Material supplied:
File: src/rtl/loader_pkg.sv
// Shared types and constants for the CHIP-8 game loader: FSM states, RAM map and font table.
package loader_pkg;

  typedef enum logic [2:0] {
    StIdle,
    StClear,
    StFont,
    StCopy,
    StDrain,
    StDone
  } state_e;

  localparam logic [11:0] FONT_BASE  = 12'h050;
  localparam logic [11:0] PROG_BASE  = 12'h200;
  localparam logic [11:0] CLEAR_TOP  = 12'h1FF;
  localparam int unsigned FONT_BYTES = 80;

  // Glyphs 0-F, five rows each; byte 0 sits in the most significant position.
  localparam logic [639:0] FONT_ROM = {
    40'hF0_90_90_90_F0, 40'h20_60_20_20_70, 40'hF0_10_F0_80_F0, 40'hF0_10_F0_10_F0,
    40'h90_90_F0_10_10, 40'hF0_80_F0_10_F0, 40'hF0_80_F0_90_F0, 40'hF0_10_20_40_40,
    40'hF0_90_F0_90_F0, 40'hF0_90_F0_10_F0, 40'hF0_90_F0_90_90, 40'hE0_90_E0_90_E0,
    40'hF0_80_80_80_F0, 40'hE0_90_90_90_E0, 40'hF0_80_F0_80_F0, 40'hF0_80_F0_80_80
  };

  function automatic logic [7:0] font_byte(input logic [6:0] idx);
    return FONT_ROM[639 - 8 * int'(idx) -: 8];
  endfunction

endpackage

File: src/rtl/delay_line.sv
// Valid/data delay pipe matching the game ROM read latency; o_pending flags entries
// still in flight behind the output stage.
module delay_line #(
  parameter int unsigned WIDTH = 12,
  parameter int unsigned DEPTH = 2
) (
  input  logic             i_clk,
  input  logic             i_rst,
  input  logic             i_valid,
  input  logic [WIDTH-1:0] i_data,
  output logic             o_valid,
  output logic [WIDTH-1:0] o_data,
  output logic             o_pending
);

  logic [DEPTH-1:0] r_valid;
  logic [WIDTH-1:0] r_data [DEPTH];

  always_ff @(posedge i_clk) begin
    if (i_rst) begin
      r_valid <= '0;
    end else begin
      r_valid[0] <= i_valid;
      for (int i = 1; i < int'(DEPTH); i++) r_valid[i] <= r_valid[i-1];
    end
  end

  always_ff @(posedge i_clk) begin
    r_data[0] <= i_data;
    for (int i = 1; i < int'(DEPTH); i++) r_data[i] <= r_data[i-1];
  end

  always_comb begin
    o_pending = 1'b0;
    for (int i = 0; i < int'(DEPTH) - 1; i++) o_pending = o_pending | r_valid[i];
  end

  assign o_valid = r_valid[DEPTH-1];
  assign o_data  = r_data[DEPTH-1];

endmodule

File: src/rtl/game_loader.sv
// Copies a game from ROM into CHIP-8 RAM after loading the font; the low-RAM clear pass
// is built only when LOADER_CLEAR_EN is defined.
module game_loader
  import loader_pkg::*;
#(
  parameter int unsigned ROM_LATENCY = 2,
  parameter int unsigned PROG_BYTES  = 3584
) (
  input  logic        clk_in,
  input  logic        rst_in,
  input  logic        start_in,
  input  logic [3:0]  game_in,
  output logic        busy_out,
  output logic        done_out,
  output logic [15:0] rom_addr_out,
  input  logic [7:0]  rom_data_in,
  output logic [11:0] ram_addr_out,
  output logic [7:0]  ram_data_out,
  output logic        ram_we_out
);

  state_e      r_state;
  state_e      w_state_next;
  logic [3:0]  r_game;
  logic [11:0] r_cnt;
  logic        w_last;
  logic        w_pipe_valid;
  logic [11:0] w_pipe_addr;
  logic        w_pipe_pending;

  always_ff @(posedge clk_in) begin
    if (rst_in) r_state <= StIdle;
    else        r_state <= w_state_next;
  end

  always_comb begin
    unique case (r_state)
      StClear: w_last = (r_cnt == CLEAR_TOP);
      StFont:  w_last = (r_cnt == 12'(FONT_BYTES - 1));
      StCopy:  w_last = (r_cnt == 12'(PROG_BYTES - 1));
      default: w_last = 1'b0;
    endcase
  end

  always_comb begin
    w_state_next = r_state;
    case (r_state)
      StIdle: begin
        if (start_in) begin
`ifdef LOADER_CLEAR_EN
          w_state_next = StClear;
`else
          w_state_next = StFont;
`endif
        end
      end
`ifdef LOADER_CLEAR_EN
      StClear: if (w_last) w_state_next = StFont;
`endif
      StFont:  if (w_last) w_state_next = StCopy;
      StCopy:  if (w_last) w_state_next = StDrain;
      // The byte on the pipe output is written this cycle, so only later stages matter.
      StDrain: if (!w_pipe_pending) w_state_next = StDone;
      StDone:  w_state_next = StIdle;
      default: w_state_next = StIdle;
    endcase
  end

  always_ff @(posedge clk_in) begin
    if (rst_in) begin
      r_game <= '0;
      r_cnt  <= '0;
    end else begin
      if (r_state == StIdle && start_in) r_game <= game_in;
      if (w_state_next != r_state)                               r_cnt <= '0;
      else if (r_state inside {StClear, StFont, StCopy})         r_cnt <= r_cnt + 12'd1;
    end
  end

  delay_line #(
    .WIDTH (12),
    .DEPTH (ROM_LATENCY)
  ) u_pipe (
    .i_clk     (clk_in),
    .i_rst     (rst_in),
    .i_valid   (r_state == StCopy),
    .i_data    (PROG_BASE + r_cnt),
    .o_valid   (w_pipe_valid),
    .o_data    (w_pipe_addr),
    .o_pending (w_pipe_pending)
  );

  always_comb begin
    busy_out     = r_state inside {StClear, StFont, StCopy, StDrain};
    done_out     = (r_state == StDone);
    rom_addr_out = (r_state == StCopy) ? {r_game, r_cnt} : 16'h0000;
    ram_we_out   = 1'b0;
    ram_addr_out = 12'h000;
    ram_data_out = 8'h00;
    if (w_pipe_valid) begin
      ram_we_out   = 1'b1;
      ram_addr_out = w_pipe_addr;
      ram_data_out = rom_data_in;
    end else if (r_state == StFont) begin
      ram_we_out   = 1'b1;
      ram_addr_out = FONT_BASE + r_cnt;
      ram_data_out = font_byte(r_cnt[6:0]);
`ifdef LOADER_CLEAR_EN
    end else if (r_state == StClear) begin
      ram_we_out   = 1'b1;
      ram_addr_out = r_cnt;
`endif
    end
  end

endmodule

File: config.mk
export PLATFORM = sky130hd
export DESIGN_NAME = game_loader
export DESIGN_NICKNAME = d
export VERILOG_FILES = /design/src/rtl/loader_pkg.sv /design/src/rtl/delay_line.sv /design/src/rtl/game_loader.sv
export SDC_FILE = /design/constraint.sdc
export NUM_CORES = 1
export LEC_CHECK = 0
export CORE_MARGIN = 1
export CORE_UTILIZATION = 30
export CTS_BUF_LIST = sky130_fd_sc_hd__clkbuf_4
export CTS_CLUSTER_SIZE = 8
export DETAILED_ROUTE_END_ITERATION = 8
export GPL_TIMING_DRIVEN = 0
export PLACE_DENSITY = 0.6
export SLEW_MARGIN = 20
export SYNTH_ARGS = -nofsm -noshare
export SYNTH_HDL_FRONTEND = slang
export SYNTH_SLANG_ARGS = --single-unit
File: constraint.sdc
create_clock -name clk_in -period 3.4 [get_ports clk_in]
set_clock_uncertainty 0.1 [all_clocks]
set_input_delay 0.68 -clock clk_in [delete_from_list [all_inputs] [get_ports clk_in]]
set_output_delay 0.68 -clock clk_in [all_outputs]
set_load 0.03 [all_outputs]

Task goal: Take the lines above and print them exactly.

Result:
File: src/rtl/loader_pkg.sv
// Shared types and constants for the CHIP-8 game loader: FSM states, RAM map and font table.
package loader_pkg;

  typedef enum logic [2:0] {
    StIdle,
    StClear,
    StFont,
    StCopy,
    StDrain,
    StDone
  } state_e;

  localparam logic [11:0] FONT_BASE  = 12'h050;
  localparam logic [11:0] PROG_BASE  = 12'h200;
  localparam logic [11:0] CLEAR_TOP  = 12'h1FF;
  localparam int unsigned FONT_BYTES = 80;

  // Glyphs 0-F, five rows each; byte 0 sits in the most significant position.
  localparam logic [639:0] FONT_ROM = {
    40'hF0_90_90_90_F0, 40'h20_60_20_20_70, 40'hF0_10_F0_80_F0, 40'hF0_10_F0_10_F0,
    40'h90_90_F0_10_10, 40'hF0_80_F0_10_F0, 40'hF0_80_F0_90_F0, 40'hF0_10_20_40_40,
    40'hF0_90_F0_90_F0, 40'hF0_90_F0_10_F0, 40'hF0_90_F0_90_90, 40'hE0_90_E0_90_E0,
    40'hF0_80_80_80_F0, 40'hE0_90_90_90_E0, 40'hF0_80_F0_80_F0, 40'hF0_80_F0_80_80
  };

  function automatic logic [7:0] font_byte(input logic [6:0] idx);
    return FONT_ROM[639 - 8 * int'(idx) -: 8];
  endfunction

endpackage

File: src/rtl/delay_line.sv
// Valid/data delay pipe matching the game ROM read latency; o_pending flags entries
// still in flight behind the output stage.
module delay_line #(
  parameter int unsigned WIDTH = 12,
  parameter int unsigned DEPTH = 2
) (
  input  logic             i_clk,
  input  logic             i_rst,
  input  logic             i_valid,
  input  logic [WIDTH-1:0] i_data,
  output logic             o_valid,
  output logic [WIDTH-1:0] o_data,
  output logic             o_pending
);

  logic [DEPTH-1:0] r_valid;
  logic [WIDTH-1:0] r_data [DEPTH];

  always_ff @(posedge i_clk) begin
    if (i_rst) begin
      r_valid <= '0;
    end else begin
      r_valid[0] <= i_valid;
      for (int i = 1; i < int'(DEPTH); i++) r_valid[i] <= r_valid[i-1];
    end
  end

  always_ff @(posedge i_clk) begin
    r_data[0] <= i_data;
    for (int i = 1; i < int'(DEPTH); i++) r_data[i] <= r_data[i-1];
  end

  always_comb begin
    o_pending = 1'b0;
    for (int i = 0; i < int'(DEPTH) - 1; i++) o_pending = o_pending | r_valid[i];
  end

  assign o_valid = r_valid[DEPTH-1];
  assign o_data  = r_data[DEPTH-1];

endmodule

File: src/rtl/game_loader.sv
// Copies a game from ROM into CHIP-8 RAM after loading the font; the low-RAM clear pass
// is built only when LOADER_CLEAR_EN is defined.
module game_loader
  import loader_pkg::*;
#(
  parameter int unsigned ROM_LATENCY = 2,
  parameter int unsigned PROG_BYTES  = 3584
) (
  input  logic        clk_in,
  input  logic        rst_in,
  input  logic        start_in,
  input  logic [3:0]  game_in,
  output logic        busy_out,
  output logic        done_out,
  output logic [15:0] rom_addr_out,
  input  logic [7:0]  rom_data_in,
  output logic [11:0] ram_addr_out,
  output logic [7:0]  ram_data_out,
  output logic        ram_we_out
);

  state_e      r_state;
  state_e      w_state_next;
  logic [3:0]  r_game;
  logic [11:0] r_cnt;
  logic        w_last;
  logic        w_pipe_valid;
  logic [11:0] w_pipe_addr;
  logic        w_pipe_pending;

  always_ff @(posedge clk_in) begin
    if (rst_in) r_state <= StIdle;
    else        r_state <= w_state_next;
  end

  always_comb begin
    unique case (r_state)
      StClear: w_last = (r_cnt == CLEAR_TOP);
      StFont:  w_last = (r_cnt == 12'(FONT_BYTES - 1));
      StCopy:  w_last = (r_cnt == 12'(PROG_BYTES - 1));
      default: w_last = 1'b0;
    endcase
  end

  always_comb begin
    w_state_next = r_state;
    case (r_state)
      StIdle: begin
        if (start_in) begin
`ifdef LOADER_CLEAR_EN
          w_state_next = StClear;
`else
          w_state_next = StFont;
`endif
        end
      end
`ifdef LOADER_CLEAR_EN
      StClear: if (w_last) w_state_next = StFont;
`endif
      StFont:  if (w_last) w_state_next = StCopy;
      StCopy:  if (w_last) w_state_next = StDrain;
      // The byte on the pipe output is written this cycle, so only later stages matter.
      StDrain: if (!w_pipe_pending) w_state_next = StDone;
      StDone:  w_state_next = StIdle;
      default: w_state_next = StIdle;
    endcase
  end

  always_ff @(posedge clk_in) begin
    if (rst_in) begin
      r_game <= '0;
      r_cnt  <= '0;
    end else begin
      if (r_state == StIdle && start_in) r_game <= game_in;
      if (w_state_next != r_state)                               r_cnt <= '0;
      else if (r_state inside {StClear, StFont, StCopy})         r_cnt <= r_cnt + 12'd1;
    end
  end

  delay_line #(
    .WIDTH (12),
    .DEPTH (ROM_LATENCY)
  ) u_pipe (
    .i_clk     (clk_in),
    .i_rst     (rst_in),
    .i_valid   (r_state == StCopy),
    .i_data    (PROG_BASE + r_cnt),
    .o_valid   (w_pipe_valid),
    .o_data    (w_pipe_addr),
    .o_pending (w_pipe_pending)
  );

  always_comb begin
    busy_out     = r_state inside {StClear, StFont, StCopy, StDrain};
    done_out     = (r_state == StDone);
    rom_addr_out = (r_state == StCopy) ? {r_game, r_cnt} : 16'h0000;
    ram_we_out   = 1'b0;
    ram_addr_out = 12'h000;
    ram_data_out = 8'h00;
    if (w_pipe_valid) begin
      ram_we_out   = 1'b1;
      ram_addr_out = w_pipe_addr;
      ram_data_out = rom_data_in;
    end else if (r_state == StFont) begin
      ram_we_out   = 1'b1;
      ram_addr_out = FONT_BASE + r_cnt;
      ram_data_out = font_byte(r_cnt[6:0]);
`ifdef LOADER_CLEAR_EN
    end else if (r_state == StClear) begin
      ram_we_out   = 1'b1;
      ram_addr_out = r_cnt;
`endif
    end
  end

endmodule

File: config.mk
export PLATFORM = sky130hd
export DESIGN_NAME = game_loader
export DESIGN_NICKNAME = d
export VERILOG_FILES = /design/src/rtl/loader_pkg.sv /design/src/rtl/delay_line.sv /design/src/rtl/game_loader.sv
export SDC_FILE = /design/constraint.sdc
export NUM_CORES = 1
export LEC_CHECK = 0
export CORE_MARGIN = 1
export CORE_UTILIZATION = 30
export CTS_BUF_LIST = sky130_fd_sc_hd__clkbuf_4
export CTS_CLUSTER_SIZE = 8
export DETAILED_ROUTE_END_ITERATION = 8
export GPL_TIMING_DRIVEN = 0
export PLACE_DENSITY = 0.6
export SLEW_MARGIN = 20
export SYNTH_ARGS = -nofsm -noshare
export SYNTH_HDL_FRONTEND = slang
export SYNTH_SLANG_ARGS = --single-unit
File: constraint.sdc
create_clock -name clk_in -period 3.4 [get_ports clk_in]
set_clock_uncertainty 0.1 [all_clocks]
set_input_delay 0.68 -clock clk_in [delete_from_list [all_inputs] [get_ports clk_in]]
set_output_delay 0.68 -clock clk_in [all_outputs]
set_load 0.03 [all_outputs]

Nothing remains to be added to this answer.